ST. LOUIS – After asserting that the original order to stop offering rides via its smart phone app was a violation of its constitutional rights, the ride service company Lyft appeared in St. Louis Circuit Court Tuesday to fight that order.
Judge David Dowd kept the temporary restraining order sought by the Metropolitan Taxi Commission to keep Lyft from operating in St. Louis in place until a hearing on the matter scheduled for May 6.
Lyft offers rides to would be passengers via its app of the same name. It pairs passengers with what the company says are insured and background checked drivers, using their personal cars and rated by previous customers through the app.
After Lyft's Good Friday launch in St. Louis, the MTC asked for a restraining order on the grounds that neither Lyft drivers nor their cars are licensed through the commission. The agency says "safety" is its main concern.

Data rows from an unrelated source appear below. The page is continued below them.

## src/rtl/alzette_seq.sv

```systemverilog
// alzette_seq: iterative Alzette ARX-box engine.
//
// One rotate-and-combine datapath (rd = rs1 {+,-,^} ror(rs2, imm)) is reused over the
// 12 micro-operations of a full Alzette evaluation, one micro-op per RUN cycle.
//
// Ports:
//   g_clk, g_resetn        clock; synchronous active-low reset
//   in_valid / in_ready    request handshake; in_x, in_y, in_c, in_inv captured on accept
//   out_valid / out_ready  result handshake; out_x, out_y driven from the x/y registers
//   busy                   high while RUN or DONE
//
// Build option: define ALZETTE_SEQ_INV_EN to enable the inverse schedule (in_inv = 1).
// Without it, in_inv is ignored and no subtract path is built.

module alzette_seq (
    input  logic        g_clk,
    input  logic        g_resetn,
    input  logic        in_valid,
    output logic        in_ready,
    input  logic [31:0] in_x,
    input  logic [31:0] in_y,
    input  logic [31:0] in_c,
    input  logic        in_inv,
    output logic        out_valid,
    input  logic        out_ready,
    output logic [31:0] out_x,
    output logic [31:0] out_y,
    output logic        busy
);

    typedef enum logic [1:0] {StIdle, StRun, StDone} state_e;
    typedef enum logic [1:0] {OpXor, OpAdd, OpSub} op_e;

    state_e      state_q, state_d;
    logic [31:0] x_q, x_d;
    logic [31:0] y_q, y_d;
    logic [31:0] c_q, c_d;
    logic [3:0]  cnt_q, cnt_d;
    logic        in_ready_q, in_ready_d;

`ifdef ALZETTE_SEQ_INV_EN
    logic        inv_q, inv_d;
`else
    logic        unused_in_inv;
    assign unused_in_inv = in_inv;
`endif

    // Rotate right by 0..31; a shift by 32 yields 0, so n = 0 returns v unchanged.
    function automatic logic [31:0] ror32(input logic [31:0] v, input logic [4:0] n);
        return (v >> n) | (v << (6'd32 - {1'b0, n}));
    endfunction

    // Step counter split into round (cnt / 3) and sub-op (cnt % 3).
    logic [1:0] rnd, sub;
    always_comb begin
        {rnd, sub} = 4'b0000;
        case (cnt_q)
            4'd1:    {rnd, sub} = 4'b0001;
            4'd2:    {rnd, sub} = 4'b0010;
            4'd3:    {rnd, sub} = 4'b0100;
            4'd4:    {rnd, sub} = 4'b0101;
            4'd5:    {rnd, sub} = 4'b0110;
            4'd6:    {rnd, sub} = 4'b1000;
            4'd7:    {rnd, sub} = 4'b1001;
            4'd8:    {rnd, sub} = 4'b1010;
            4'd9:    {rnd, sub} = 4'b1100;
            4'd10:   {rnd, sub} = 4'b1101;
            4'd11:   {rnd, sub} = 4'b1110;
            default: {rnd, sub} = 4'b0000;
        endcase
    end

    // Inverse walks the rounds backwards: 3 - r is the bitwise complement of a 2-bit r.
    logic [1:0] rnd_eff;
`ifdef ALZETTE_SEQ_INV_EN
    assign rnd_eff = inv_q ? ~rnd : rnd;
`else
    assign rnd_eff = rnd;
`endif

    logic [4:0] rot_a, rot_b;
    always_comb begin
        rot_a = 5'd31;
        rot_b = 5'd24;
        case (rnd_eff)
            2'd0: begin rot_a = 5'd31; rot_b = 5'd24; end
            2'd1: begin rot_a = 5'd17; rot_b = 5'd17; end
            2'd2: begin rot_a = 5'd0;  rot_b = 5'd31; end
            2'd3: begin rot_a = 5'd24; rot_b = 5'd16; end
            default: ;
        endcase
    end

    // Operand selection; the default is the "x ^= c" micro-op.
    op_e         op;
    logic [31:0] src1, opnd, rot_val, alu_res;
    logic [4:0]  amt;
    logic        dst_y;
    always_comb begin
        op    = OpXor;
        src1  = x_q;
        opnd  = c_q;
        amt   = 5'd0;
        dst_y = 1'b0;
        case (sub)
            2'd0: begin
`ifdef ALZETTE_SEQ_INV_EN
                if (!inv_q) begin
                    op   = OpAdd;
                    opnd = y_q;
                    amt  = rot_a;
                end
`else
                op   = OpAdd;
                opnd = y_q;
                amt  = rot_a;
`endif
            end
            2'd1: begin
                src1  = y_q;
                opnd  = x_q;
                amt   = rot_b;
                dst_y = 1'b1;
            end
            2'd2: begin
`ifdef ALZETTE_SEQ_INV_EN
                if (inv_q) begin
                    op   = OpSub;
                    opnd = y_q;
                    amt  = rot_a;
                end
`endif
            end
            default: ;
        endcase
    end

    assign rot_val = ror32(opnd, amt);

    always_comb begin
        alu_res = src1 ^ rot_val;
        case (op)
            OpAdd:   alu_res = src1 + rot_val;
`ifdef ALZETTE_SEQ_INV_EN
            OpSub:   alu_res = src1 - rot_val;
`endif
            default: alu_res = src1 ^ rot_val;
        endcase
    end

    // Next-state logic.
    always_comb begin
        state_d = state_q;
        x_d     = x_q;
        y_d     = y_q;
        c_d     = c_q;
        cnt_d   = cnt_q;
`ifdef ALZETTE_SEQ_INV_EN
        inv_d   = inv_q;
`endif
        case (state_q)
            StIdle: begin
                if (in_valid && in_ready_q) begin
                    x_d     = in_x;
                    y_d     = in_y;
                    c_d     = in_c;
`ifdef ALZETTE_SEQ_INV_EN
                    inv_d   = in_inv;
`endif
                    cnt_d   = 4'd0;
                    state_d = StRun;
                end
            end
            StRun: begin
                if (dst_y) begin
                    y_d = alu_res;
                end else begin
                    x_d = alu_res;
                end
                if (cnt_q == 4'd11) begin
                    state_d = StDone;
                end else begin
                    cnt_d = cnt_q + 4'd1;
                end
            end
            StDone: begin
                if (out_ready) begin
                    state_d = StIdle;
                end
            end
            default: state_d = StIdle;
        endcase
        // Registered so in_ready stays low through reset and never depends on inputs.
        in_ready_d = (state_d == StIdle);
    end

    always_ff @(posedge g_clk) begin
        if (!g_resetn) begin
            state_q    <= StIdle;
            x_q        <= 32'd0;
            y_q        <= 32'd0;
            c_q        <= 32'd0;
            cnt_q      <= 4'd0;
            in_ready_q <= 1'b0;
`ifdef ALZETTE_SEQ_INV_EN
            inv_q      <= 1'b0;
`endif
        end else begin
            state_q    <= state_d;
            x_q        <= x_d;
            y_q        <= y_d;
            c_q        <= c_d;
            cnt_q      <= cnt_d;
            in_ready_q <= in_ready_d;
`ifdef ALZETTE_SEQ_INV_EN
            inv_q      <= inv_d;
`endif
        end
    end

    assign in_ready  = in_ready_q;
    assign out_valid = (state_q == StDone);
    assign busy      = (state_q != StIdle);
    assign out_x     = x_q;
    assign out_y     = y_q;

endmodule

```

## config.mk

```make
export PLATFORM = sky130hd
export DESIGN_NAME = alzette_seq
export DESIGN_NICKNAME = d
export VERILOG_FILES = /design/src/rtl/alzette_seq.sv
export SDC_FILE = /design/constraint.sdc
export NUM_CORES = 1
export LEC_CHECK = 0
export ABC_CLOCK_PERIOD_IN_PS = 8070
export BUFFER_PORTS_ARGS = -buffer_cell sky130_fd_sc_hd__buf_2
export CORE_AREA = 2 2 165 167
export CTS_BUF_LIST = sky130_fd_sc_hd__clkbuf_8
export CTS_CLUSTER_SIZE = 25
export DETAILED_ROUTE_END_ITERATION = 12
export DIE_AREA = 0 0 167 169
export GPL_ROUTABILITY_DRIVEN = 1
export HOLD_SLACK_MARGIN = 0.1
export PLACE_DENSITY = 0.65
export REMOVE_ABC_BUFFERS = 1
export SYNTH_ARGS = -nofsm -noshare
export SYNTH_HDL_FRONTEND = slang
export SYNTH_SLANG_ARGS = --single-unit
```

## constraint.sdc

```tcl
create_clock -name g_clk -period 8.07 [get_ports g_clk]
set_input_delay 1.614 -clock g_clk [delete_from_list [all_inputs] [get_ports g_clk]]
set_output_delay 1.614 -clock g_clk [all_outputs]
set_load 0.1 [all_outputs]
```

# == Word-level counts from Yosys, hierarchy flattened ==
# Memory sizes are Yosys's and may differ from the RTL's. A register that Yosys moved wholly into a read port is not among the register bits.
# Index checks and enable logic that the tools add are counted.
# word_totals
regBits,103
out_inout_bits,67
mem_bits_ro,64
memories,1
latch_bits,0
ramBits,0
# memory_table
memory,depth,width,read_ports,rd_ports_with_merged_regs,wr,line_no,rtl
(no name shown),16,4,1,1,0,57,case (cnt_q)
# classes
n_reduce_logical,11
n_div,0
muxes,23
mul,0
n_eq_ne,12
order_cmp,0
n_shift,2
addsub,3
bitwise_logic,2
# ops
op,n
32-bit 2-to-1 mux,6
32-bit one-hot mux with 2 select lines,3
5-bit one-hot mux with 4 select lines,2
32-bit adder,1
32-bit bitwise OR,1
32-bit by 6-bit left shift with 32-bit output,1
32-bit by 5-bit right shift with 32-bit output,1
32-bit bitwise XOR,1
4-bit 2-to-1 mux,4
5-bit one-hot mux with 2 select lines,1
3-bit AND reduction,3
"2-bit by 1-bit == test with 1-bit output, second input constant",4
2-bit logical NOT,4
"2-bit inequality test, second input constant",4
4-bit one-hot mux with 2 select lines,1
"2-bit == test, second input constant",3
2-bit 2-to-1 mux,3
2-bit one-hot mux with 3 select lines,1
"6-bit by 5-bit subtractor with 6-bit output, first input constant",1
"4-bit by 1-bit adder with 4-bit output, second input constant",1
"4-bit == test, second input constant",1
2-bit nonzero test,2
1-bit 2-to-1 mux,2
2-bit AND reduction,1
1-bit logical AND,1

# == Logic depth before layout (Yosys ltp) ==
# depth
word_depth,10
mapped_depth,28
depth_no_buf,24

# == Least setup slack after synthesis ==
# OpenSTA, ideal clock, no wires.
# synth_timing
path_kind,register to register
start,"register, netlist name rnd[1]"
end,"register x_q[22], in the netlist out_x[22]"
slack_ns,2.470
n_path_buf,4
path_stages_with_launch,28
setup_ns,0.124
t_arrival_ns,5.476
cell_sequence,dfxtp_1 -> inv_1 -> ha_1 -> nor2b_4 -> buf_6 -> nor3_4 -> inv_2 -> buf_2 -> buf_2 -> buf_2 -> ha_1 -> nor4_1 -> nor2_1 -> nor2_1 -> nand2_1 -> o211ai_1 -> ha_1 -> inv_1 -> fa_1 -> nor2b_1 -> o21a_1 -> o211a_1 -> o211a_1 -> o21ai_0 -> a211oi_1 -> o21ai_0 -> mux2i_1 -> a21oi_1
# synth_via
elab_chain_cells,10
# synth_rtl
item,line_no,rtl
"2-bit == test, or another cell as far along",85,case (rnd_eff)
5-bit one-hot mux with 4 select lines,85,
5-bit one-hot mux with 2 select lines (*),105,case (sub)
6-bit by 5-bit subtractor with 6-bit output,50,"return (v >> n) | (v << (6'd32 - {1'b0, n}));"
32-bit by 6-bit left shift with 32-bit output,50,
32-bit bitwise OR (*),50,
32-bit adder or 32-bit bitwise XOR (tied branches),"143, 147",
32-bit 2-to-1 mux (*),142,case (op)
32-bit 2-to-1 mux (*),175,if (dst_y) begin
32-bit one-hot mux with 2 select lines (*),161,case (state_q)
end signal: assignment,200,x_q <= 32'd0;
end signal: assignment,210,x_q <= x_d;
end: declaration,35,"logic [31:0] x_q, x_d;"
# Every way passes the cells marked *; elsewhere a longest branch is shown, timed or not. The select of a mux whose other input is x is not followed.
# A chain may end at the register's enable or synchronous reset.

# == Final worst setup path ==
# layout_timing
start,"register, netlist name sub[0]"
end,"register y_q[22], in the netlist out_y[22]"
# layout_via
elab_chain_cells,9
# layout_rtl
item,line_no,rtl
2-bit by 1-bit == test with 1-bit output or 2-bit logical NOT (tied branches),105,
5-bit one-hot mux with 2 select lines,105,
6-bit by 5-bit subtractor with 6-bit output,50,
32-bit by 6-bit left shift with 32-bit output,50,
32-bit bitwise OR,50,
32-bit adder or 32-bit bitwise XOR (tied branches),"143, 147",
32-bit 2-to-1 mux,142,
32-bit 2-to-1 mux,175,
32-bit one-hot mux with 2 select lines,161,
end signal: assignment,211,y_q <= y_d;
end: declaration,36,"logic [31:0] y_q, y_d;"
# Several ways; a longest one is shown, not always the timed one. The select of a mux whose other input is x is not followed.

==> out/results.md <==
- **largest cells by area after synthesis** sky130_fd_sc_hd__dfxtp_1 21%, sky130_fd_sc_hd__mux2i_1 7.6%, sky130_fd_sc_hd__a21oi_1 7.4%, sky130_fd_sc_hd__nand2_1 6.1%, sky130_fd_sc_hd__o21ai_0 6.0%
- **antenna violations before repair** 0
- **drt initial violations** 951
- **worst setup path class** register to register
- **final wirelength** 39400 um
- **total number of clock tree sinks** 107
- **CP startpoint kind** register
- **Remaining DRCs** 0
- **top cell type's share of synthesized area** 0.205
- **busiest layer in global routing** met2
- **commonest cells after routing, fill and taps aside** 171 x sky130_fd_sc_hd__nand2_1, 166 x sky130_fd_sc_hd__buf_2, 154 x sky130_fd_sc_hd__a21oi_1
- **final number of setup-violating endpoints** 0
- **number of global-route vias before repair** 10500
- **global routing usage on met3** 0.0325
- **EDFF count, synth** 0
- **Vias** 11100
- **Tcrit/Tclk final** 0.820
- **sequential share of the synthesized area** 0.205
- **outcome** finished clean
- **clock latency on the worst-skew pair** 420 ps
- **f_max** 0.151 GHz
- **Layout area overhead** 12.4%
- **critical path peak fanout** 24
- **count of port buffers added during placement** 166
- **share of cells above drive strength 1** 0.210
- **IR Drop Worst-Case VDD** 0.117 mV
- **clock tree from TritonCTS** yes
- **post-route antenna net violation count** 0
- **global-route wire length before repair** 61100 um
- **worst-case clock skew** 16.8 ps
- **final critical path time including I/O delays and setup** 6620 ps
- **root buf cell** sky130_fd_sc_hd__clkbuf_8
- **gpl congestion** 0.996
- **Post-synth ARST share** 0
- **horizontal die dimension** 167 um
- **CTS hold repair buffers** 0
- **count of antenna diodes in the layout** 0
- **starting density of the core** 0.394
- **WP data arrival** 6920 ps
- **number of nets in the final layout** 1663
- **Post-CTS Setup Inserts** 0
- **most common cell after layout, fill and taps aside** sky130_fd_sc_hd__nand2_1
- **area of the core** 26500 um2
- **clock edge transition at the registers on the reported setup and hold paths** 120 ps
- **area of the die** 28200 um2
- **Pleak** 0.00508 uW
- **Slew @ Worst Pin** 1020 ps
- **boundary pin count** 168
- **Worst Hold Class** register to register
- **maximum capacitance violations** 0
- **die height** 169 um
- **count of cells resized by post-cts repair** 0
- **RSZ-0062 raised after global routing** no
- **critical path required time** 8380 ps
- **Max H-tree Level** 3
- **Gate Count Post-Synth** 1406
- **Total GRT Usage** 0.272
- **Hold Fails Final Rpt** 0
- **Slew Limit Fails** 0
- **final-layout setup total negative slack** 0 ps
- **count of state elements after synthesis** 107
- **Top FF cell, synth** sky130_fd_sc_hd__dfxtp_1
- **worst hold margin** 474 ps
- **router iterations before antenna repair** 5
- **summed instance area of the synthesized netlist** 10400 um2
- **post-DR vias/cell** 5.96
- **library cell with the largest summed area after synthesis** sky130_fd_sc_hd__dfxtp_1
- **Synth cell types** 83
- **HPWL after detailed placement** 30100 um
- **Yosys warnings** 0
- **buffer depth of the longest clock path** 2
- **mean area per synthesized cell** 7.43 um2
- **max_slew headroom** 0.316
- **largest net degree at the start of global routing** 106
- **met1 demand-to-capacity share in global routing** 0.368
- **average routed wire per standard cell** 21.1 um
- **Pwr per Cell Area** 186 nW/um2
- **global-route met2 utilization** 0.451
- **placement row count** 60
- **critical path endpoint category** register
- **remaining global-route overflow** 0
- **CTS buffer count** 9
- **filler cell count** 2782
[kinds of logic after synthesis]
| kind of cell | share of synthesized area |
|---|---|
| buf+inv | 0.0557 |
| simple gates | 0.190 |
| fa+ha+maj | 0.0522 |
| xor+xnor | 0.0176 |
| mux | 0.167 |
| flops | 0.205 |
| compound gates | 0.313 |
[stage by stage]
step	power (uW)	cell area, um2	instances	util	setup slack, ps
after global routing	2310	11700	1865	0.443	918
final	2190	11700	1865	0.443	1450
after global placement	1830	11600	1849	0.436	1530
after CTS	2180	11700	1865	0.443	1470
after floorplan	1490	9980	1304	-	761
after detailed placement	1840	11600	1849	0.436	1510
[cell usage after synthesis, types with 23 or more instances]
cell type and n:
sky130_fd_sc_hd__o21ai_0 126, sky130_fd_sc_hd__nand2_1 171, sky130_fd_sc_hd__a21boi_0 44, sky130_fd_sc_hd__nor2_1 116, sky130_fd_sc_hd__ha_1 42, sky130_fd_sc_hd__o211ai_1 35
sky130_fd_sc_hd__dfxtp_1 107, sky130_fd_sc_hd__nor3_1 28, sky130_fd_sc_hd__mux2i_1 79, sky130_fd_sc_hd__clkbuf_1 72, sky130_fd_sc_hd__mux2_2 53, sky130_fd_sc_hd__a21oi_1 155
sky130_fd_sc_hd__a21o_1 23, sky130_fd_sc_hd__inv_1 25
[final timing paths]
kind	start	endpoint	slack, ps	cells past startpoint
hold / removal	c_q[16]	c_q[16]	470	2
setup / recovery	sub[0]	out_y[22]	1450	21
setup reg to reg	sub[0]	out_y[22]	1450	21
hold reg to reg	c_q[16]	c_q[16]	470	2
[per-layer routing]
metal / share of wire / routed length, um / vias up
met4: 0.031 / 1210 / 0
met2: 0.46 / 18200 / 420
met1: 0.45 / 17900 / 5244
met5: 0 / 0 / -
li1: - / - / 5383
met3: 0.055 / 2180 / 65
[worst max-delay path: stages, from the launching register on]
cell and delay (ps):
sky130_fd_sc_hd__dfxtp_2 810, sky130_fd_sc_hd__nor3_4 220, sky130_fd_sc_hd__nor3_4 220, sky130_fd_sc_hd__buf_4 310, sky130_fd_sc_hd__inv_2 240, sky130_fd_sc_hd__ha_1 320, sky130_fd_sc_hd__nor4_1 730, sky130_fd_sc_hd__nor2_1 290
sky130_fd_sc_hd__nor2_1 570, sky130_fd_sc_hd__nand2_1 120, sky130_fd_sc_hd__o211ai_1 150, sky130_fd_sc_hd__ha_1 320, sky130_fd_sc_hd__nor2b_1 150, sky130_fd_sc_hd__o21a_1 190, sky130_fd_sc_hd__o211a_1 240, sky130_fd_sc_hd__o211a_1 240
sky130_fd_sc_hd__o21ai_0 370, sky130_fd_sc_hd__a211oi_1 150, sky130_fd_sc_hd__buf_4 190, sky130_fd_sc_hd__o21ai_0 200, sky130_fd_sc_hd__mux2i_1 340, sky130_fd_sc_hd__a21oi_1 120
[layout make-up]
type	instances	area (um2)	share of cell area
clock buffers	10	138	0.0117
clock inverters	6	45.0	0.00384
inverters	30	113	0.00959
multi-input cells	1167	7760	0.661
flip-flops and latches	107	2140	0.183
well taps	341	427	0.0363
repair buffers	204	1120	0.0951
[power breakdown]
part,internal [uW],total (uW),switching [uW]
sequential,572,617,44.9
combinational,380,1220,845
clock,124,345,221
[registers in the layout, indices dropped and copies added, names as in the netlist]
register,count
c_q,32
out_x,32
out_y,32
cnt_q,4
rnd,2
state_q,2
sub,2
in_ready,1
No activity file was read; power rests on OpenSTA's default activity.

When the restraining order was granted police pulled over and ticketed three Lyft drivers for operating without the proper licenses. According to St. Louis Metropolitan Police one of the drivers issued a summons was previously arrested in St. Louis for an outstanding felony warrant, but a spokesperson for the department says no arrest were made this weekend in connection with Lyft.
After Tuesday's ruling a Lyft attorney said the company will advise its drivers to follow the court's order, but Lyft has yet to say whether it will shut down service on its app in St. Louis.